##### DATA TO PROCESS #####
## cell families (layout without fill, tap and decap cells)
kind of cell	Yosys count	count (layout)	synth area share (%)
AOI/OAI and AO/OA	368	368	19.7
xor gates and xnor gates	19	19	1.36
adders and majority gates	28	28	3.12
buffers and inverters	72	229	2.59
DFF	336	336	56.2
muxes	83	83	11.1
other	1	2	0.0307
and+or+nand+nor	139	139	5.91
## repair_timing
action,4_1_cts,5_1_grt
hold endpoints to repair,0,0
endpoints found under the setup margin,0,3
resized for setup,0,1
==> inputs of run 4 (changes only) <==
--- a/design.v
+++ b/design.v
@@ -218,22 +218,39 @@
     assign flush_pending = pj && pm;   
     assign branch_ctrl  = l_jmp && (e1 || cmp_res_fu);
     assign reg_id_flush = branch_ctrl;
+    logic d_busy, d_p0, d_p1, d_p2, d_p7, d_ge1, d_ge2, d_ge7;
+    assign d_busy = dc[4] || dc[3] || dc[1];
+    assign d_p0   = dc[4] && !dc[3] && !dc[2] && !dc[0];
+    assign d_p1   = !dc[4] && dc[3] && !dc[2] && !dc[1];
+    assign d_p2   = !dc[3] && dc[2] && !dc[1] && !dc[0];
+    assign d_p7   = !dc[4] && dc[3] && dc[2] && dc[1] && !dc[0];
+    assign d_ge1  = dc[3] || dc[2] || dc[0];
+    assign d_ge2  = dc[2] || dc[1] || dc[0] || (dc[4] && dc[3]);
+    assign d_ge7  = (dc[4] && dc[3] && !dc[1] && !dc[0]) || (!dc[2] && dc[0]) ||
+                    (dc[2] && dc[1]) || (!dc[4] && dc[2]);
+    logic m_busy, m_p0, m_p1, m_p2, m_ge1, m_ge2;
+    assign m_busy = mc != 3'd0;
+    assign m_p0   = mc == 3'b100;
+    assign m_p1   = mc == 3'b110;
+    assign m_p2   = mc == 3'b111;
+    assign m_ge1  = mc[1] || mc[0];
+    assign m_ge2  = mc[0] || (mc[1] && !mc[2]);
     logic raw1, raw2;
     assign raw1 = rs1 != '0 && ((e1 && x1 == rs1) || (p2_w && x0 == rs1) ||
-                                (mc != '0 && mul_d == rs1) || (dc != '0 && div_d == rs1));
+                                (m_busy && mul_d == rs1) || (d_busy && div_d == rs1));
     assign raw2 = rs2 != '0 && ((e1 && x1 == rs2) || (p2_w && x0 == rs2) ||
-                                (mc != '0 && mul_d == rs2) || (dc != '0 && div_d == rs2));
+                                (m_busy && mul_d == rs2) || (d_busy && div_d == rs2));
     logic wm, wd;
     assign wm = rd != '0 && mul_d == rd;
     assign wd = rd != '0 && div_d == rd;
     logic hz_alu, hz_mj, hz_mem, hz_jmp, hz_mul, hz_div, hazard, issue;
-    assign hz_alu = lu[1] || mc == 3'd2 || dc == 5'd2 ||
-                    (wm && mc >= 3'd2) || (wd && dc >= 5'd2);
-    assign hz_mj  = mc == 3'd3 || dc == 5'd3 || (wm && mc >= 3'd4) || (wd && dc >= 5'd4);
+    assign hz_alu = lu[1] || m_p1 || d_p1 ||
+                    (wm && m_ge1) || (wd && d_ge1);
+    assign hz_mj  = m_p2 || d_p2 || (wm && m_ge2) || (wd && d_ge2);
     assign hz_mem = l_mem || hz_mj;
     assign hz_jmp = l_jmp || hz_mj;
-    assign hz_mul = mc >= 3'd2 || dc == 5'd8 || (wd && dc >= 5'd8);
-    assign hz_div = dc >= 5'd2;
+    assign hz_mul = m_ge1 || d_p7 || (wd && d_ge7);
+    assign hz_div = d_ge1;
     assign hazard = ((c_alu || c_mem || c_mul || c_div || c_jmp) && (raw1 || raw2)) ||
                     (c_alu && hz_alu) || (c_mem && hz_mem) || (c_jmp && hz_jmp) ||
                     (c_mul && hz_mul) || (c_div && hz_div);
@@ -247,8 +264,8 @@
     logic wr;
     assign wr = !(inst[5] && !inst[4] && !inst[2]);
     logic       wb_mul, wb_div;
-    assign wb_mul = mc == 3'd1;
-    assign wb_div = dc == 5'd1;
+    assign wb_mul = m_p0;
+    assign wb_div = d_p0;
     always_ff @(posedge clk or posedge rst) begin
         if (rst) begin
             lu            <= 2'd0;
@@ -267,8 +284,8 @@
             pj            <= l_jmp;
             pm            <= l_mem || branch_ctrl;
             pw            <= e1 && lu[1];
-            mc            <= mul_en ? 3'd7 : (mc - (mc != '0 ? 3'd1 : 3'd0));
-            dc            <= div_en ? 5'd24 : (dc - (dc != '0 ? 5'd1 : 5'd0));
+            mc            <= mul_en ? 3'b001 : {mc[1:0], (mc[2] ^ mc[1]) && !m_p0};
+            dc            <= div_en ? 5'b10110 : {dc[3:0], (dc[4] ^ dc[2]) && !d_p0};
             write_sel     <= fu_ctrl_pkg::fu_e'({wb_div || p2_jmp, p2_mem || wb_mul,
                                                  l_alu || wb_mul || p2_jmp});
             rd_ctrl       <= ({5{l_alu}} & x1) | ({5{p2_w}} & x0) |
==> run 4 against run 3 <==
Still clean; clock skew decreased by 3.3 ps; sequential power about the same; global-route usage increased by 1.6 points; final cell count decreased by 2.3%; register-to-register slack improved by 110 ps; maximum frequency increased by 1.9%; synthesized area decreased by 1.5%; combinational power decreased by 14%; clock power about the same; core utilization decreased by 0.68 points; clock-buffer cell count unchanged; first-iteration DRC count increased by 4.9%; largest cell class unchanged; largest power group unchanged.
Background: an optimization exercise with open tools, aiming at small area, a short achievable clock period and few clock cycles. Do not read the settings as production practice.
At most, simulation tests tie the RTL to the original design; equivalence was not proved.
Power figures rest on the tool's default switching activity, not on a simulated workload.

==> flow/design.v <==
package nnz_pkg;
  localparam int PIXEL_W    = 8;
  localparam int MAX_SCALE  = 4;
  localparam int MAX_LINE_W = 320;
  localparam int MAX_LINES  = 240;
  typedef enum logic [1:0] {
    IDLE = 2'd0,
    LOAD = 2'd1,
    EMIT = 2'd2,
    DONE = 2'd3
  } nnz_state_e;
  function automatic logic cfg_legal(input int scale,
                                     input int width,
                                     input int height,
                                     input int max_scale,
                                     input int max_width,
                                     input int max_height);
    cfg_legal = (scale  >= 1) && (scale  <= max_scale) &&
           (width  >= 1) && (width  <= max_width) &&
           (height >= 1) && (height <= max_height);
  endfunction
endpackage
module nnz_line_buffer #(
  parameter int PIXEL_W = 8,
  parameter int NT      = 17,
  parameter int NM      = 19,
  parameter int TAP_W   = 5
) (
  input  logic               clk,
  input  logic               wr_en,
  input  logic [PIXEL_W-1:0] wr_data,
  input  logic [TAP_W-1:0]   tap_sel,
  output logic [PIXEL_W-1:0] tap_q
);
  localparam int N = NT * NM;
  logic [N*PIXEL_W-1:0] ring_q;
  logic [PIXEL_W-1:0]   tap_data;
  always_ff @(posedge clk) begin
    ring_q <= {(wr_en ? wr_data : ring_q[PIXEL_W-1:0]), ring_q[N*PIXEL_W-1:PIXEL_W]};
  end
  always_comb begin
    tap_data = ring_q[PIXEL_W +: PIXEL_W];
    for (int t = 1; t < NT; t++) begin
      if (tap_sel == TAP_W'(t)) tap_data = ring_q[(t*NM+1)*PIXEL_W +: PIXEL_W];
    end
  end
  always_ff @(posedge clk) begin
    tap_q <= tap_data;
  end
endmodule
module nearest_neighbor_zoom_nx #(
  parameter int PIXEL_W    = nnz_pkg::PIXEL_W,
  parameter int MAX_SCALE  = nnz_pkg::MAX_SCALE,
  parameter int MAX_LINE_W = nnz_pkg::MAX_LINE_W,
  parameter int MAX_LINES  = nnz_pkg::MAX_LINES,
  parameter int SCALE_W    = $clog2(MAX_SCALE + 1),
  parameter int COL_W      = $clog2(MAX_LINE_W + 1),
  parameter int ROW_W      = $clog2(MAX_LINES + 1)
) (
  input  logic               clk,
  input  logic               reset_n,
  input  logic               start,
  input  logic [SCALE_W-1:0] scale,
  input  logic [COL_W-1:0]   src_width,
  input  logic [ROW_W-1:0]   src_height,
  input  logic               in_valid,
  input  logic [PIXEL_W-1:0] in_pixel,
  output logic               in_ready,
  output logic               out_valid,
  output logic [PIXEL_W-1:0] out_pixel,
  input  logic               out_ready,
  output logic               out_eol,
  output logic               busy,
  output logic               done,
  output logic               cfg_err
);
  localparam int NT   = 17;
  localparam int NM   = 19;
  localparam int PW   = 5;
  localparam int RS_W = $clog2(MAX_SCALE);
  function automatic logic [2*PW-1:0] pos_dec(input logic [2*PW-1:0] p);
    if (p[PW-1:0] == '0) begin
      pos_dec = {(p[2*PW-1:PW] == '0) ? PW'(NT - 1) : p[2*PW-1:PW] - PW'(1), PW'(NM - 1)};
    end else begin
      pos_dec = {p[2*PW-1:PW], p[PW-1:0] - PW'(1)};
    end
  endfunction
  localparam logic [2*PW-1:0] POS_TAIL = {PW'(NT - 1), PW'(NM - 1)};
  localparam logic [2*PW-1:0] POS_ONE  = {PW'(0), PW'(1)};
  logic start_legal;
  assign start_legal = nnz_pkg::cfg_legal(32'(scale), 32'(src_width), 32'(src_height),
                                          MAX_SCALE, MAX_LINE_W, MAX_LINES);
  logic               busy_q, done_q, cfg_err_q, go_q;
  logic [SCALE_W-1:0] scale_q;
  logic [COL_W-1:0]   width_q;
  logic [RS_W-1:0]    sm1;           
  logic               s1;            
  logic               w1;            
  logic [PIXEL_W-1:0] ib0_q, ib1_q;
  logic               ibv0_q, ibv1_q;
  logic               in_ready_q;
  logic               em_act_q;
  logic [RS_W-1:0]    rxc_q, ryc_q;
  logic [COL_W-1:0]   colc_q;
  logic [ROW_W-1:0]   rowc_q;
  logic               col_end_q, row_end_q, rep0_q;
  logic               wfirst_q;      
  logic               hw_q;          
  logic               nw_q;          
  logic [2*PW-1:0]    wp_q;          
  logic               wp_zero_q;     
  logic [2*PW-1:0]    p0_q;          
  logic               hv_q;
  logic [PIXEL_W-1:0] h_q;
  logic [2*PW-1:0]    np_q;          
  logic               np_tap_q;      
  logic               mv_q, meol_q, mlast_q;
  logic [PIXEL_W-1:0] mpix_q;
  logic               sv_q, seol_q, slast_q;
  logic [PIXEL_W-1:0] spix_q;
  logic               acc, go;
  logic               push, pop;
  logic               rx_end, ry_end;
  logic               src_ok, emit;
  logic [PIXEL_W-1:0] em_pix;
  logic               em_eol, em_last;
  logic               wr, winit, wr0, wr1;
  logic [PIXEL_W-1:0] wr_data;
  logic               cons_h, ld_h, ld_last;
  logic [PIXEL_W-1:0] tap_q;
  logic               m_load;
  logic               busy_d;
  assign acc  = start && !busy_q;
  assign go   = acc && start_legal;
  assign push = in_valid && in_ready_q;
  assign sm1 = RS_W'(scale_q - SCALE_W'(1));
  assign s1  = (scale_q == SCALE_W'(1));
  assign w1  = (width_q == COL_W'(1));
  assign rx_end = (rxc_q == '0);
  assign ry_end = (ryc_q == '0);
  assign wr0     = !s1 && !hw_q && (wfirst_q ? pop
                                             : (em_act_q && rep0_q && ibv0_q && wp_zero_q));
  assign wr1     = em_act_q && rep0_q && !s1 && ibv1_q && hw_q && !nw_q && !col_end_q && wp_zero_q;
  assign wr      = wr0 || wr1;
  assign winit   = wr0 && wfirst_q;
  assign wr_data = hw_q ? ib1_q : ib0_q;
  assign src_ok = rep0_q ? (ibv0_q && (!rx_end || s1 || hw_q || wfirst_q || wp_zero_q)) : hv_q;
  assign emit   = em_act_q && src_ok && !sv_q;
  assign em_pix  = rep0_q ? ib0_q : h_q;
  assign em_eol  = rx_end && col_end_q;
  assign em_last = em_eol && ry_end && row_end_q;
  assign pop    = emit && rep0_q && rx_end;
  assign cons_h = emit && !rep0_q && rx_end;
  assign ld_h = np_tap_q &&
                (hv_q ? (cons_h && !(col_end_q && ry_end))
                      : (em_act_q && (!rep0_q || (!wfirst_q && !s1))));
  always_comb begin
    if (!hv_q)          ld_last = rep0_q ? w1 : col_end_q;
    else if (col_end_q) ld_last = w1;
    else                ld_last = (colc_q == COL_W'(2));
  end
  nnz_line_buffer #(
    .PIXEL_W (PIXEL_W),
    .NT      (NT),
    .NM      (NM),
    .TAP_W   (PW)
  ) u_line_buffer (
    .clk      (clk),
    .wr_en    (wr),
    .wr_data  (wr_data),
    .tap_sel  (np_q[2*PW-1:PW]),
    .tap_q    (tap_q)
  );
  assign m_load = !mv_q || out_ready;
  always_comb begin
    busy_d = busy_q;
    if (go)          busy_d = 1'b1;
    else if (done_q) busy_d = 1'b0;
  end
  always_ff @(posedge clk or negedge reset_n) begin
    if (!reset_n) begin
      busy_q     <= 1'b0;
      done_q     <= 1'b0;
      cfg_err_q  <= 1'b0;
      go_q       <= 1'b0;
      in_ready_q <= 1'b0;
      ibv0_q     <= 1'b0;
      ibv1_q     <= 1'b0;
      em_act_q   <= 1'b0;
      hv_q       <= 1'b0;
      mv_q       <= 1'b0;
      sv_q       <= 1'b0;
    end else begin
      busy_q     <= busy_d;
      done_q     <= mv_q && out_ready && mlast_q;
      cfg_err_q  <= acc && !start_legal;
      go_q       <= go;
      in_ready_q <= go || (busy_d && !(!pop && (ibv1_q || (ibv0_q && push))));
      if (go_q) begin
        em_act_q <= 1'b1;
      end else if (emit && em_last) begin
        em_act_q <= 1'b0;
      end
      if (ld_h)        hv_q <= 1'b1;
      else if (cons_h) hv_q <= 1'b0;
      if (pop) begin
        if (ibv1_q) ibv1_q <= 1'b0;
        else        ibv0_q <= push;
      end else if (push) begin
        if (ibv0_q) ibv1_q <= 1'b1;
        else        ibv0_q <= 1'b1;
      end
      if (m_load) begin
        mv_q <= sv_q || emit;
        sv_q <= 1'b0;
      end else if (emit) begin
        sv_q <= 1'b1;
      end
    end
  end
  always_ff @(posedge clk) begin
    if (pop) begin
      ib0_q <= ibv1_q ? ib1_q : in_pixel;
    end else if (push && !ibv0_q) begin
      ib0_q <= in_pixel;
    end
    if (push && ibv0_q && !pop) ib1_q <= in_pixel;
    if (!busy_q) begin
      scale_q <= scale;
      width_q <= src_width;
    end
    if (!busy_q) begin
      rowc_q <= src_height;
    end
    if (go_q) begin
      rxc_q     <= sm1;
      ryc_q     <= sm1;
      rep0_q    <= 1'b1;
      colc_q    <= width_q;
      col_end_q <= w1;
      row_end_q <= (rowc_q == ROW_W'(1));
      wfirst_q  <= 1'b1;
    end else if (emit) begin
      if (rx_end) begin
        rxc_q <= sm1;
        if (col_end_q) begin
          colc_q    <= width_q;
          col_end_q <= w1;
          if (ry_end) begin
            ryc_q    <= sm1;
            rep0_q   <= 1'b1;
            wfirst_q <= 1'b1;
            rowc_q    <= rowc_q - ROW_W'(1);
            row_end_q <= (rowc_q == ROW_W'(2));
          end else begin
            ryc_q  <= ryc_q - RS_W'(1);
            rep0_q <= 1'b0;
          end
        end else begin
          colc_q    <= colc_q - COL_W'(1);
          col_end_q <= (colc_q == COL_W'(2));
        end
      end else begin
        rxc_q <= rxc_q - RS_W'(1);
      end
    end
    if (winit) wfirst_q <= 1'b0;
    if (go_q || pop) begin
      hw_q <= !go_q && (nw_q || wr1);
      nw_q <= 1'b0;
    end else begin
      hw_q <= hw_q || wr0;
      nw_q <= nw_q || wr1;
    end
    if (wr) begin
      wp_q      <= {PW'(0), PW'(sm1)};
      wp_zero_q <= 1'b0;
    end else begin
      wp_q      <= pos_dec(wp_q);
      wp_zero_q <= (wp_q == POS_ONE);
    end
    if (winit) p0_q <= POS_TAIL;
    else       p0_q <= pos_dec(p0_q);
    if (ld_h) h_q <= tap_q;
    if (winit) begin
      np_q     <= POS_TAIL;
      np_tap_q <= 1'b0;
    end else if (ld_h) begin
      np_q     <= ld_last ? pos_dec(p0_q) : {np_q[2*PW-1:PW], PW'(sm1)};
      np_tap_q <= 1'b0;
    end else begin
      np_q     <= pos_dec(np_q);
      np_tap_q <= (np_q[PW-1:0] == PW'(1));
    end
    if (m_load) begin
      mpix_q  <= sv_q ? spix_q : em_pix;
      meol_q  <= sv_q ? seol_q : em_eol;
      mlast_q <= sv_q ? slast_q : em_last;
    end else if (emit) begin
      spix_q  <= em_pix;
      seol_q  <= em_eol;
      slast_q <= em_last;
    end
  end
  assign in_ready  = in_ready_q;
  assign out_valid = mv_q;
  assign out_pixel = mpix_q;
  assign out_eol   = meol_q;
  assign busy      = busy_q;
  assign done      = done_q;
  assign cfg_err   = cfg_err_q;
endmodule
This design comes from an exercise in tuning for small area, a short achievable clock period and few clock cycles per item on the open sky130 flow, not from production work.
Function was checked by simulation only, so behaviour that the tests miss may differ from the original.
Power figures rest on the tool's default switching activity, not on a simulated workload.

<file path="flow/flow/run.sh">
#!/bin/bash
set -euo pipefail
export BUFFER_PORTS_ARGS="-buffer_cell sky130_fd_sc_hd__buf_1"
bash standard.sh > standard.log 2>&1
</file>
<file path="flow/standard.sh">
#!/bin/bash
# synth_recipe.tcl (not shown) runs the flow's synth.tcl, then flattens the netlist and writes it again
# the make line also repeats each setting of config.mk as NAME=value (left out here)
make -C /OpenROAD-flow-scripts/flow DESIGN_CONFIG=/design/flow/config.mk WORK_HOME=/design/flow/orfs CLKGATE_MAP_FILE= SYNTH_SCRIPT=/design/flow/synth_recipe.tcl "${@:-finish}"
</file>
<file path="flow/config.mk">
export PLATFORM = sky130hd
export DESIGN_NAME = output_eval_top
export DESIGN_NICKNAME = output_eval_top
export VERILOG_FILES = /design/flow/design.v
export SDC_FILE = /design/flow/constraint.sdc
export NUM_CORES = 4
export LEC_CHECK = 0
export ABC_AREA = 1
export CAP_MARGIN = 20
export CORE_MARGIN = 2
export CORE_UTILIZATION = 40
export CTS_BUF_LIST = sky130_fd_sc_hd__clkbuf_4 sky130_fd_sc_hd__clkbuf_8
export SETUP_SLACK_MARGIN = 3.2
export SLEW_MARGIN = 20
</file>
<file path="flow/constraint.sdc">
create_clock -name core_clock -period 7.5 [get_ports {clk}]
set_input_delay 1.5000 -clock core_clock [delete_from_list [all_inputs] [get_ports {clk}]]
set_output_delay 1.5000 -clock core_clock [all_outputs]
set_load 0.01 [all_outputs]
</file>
#####
Where a line in the entries holds "gates", copy that line.

### TASK RESULT
xor gates and xnor gates	19	19	1.36
adders and majority gates	28	28	3.12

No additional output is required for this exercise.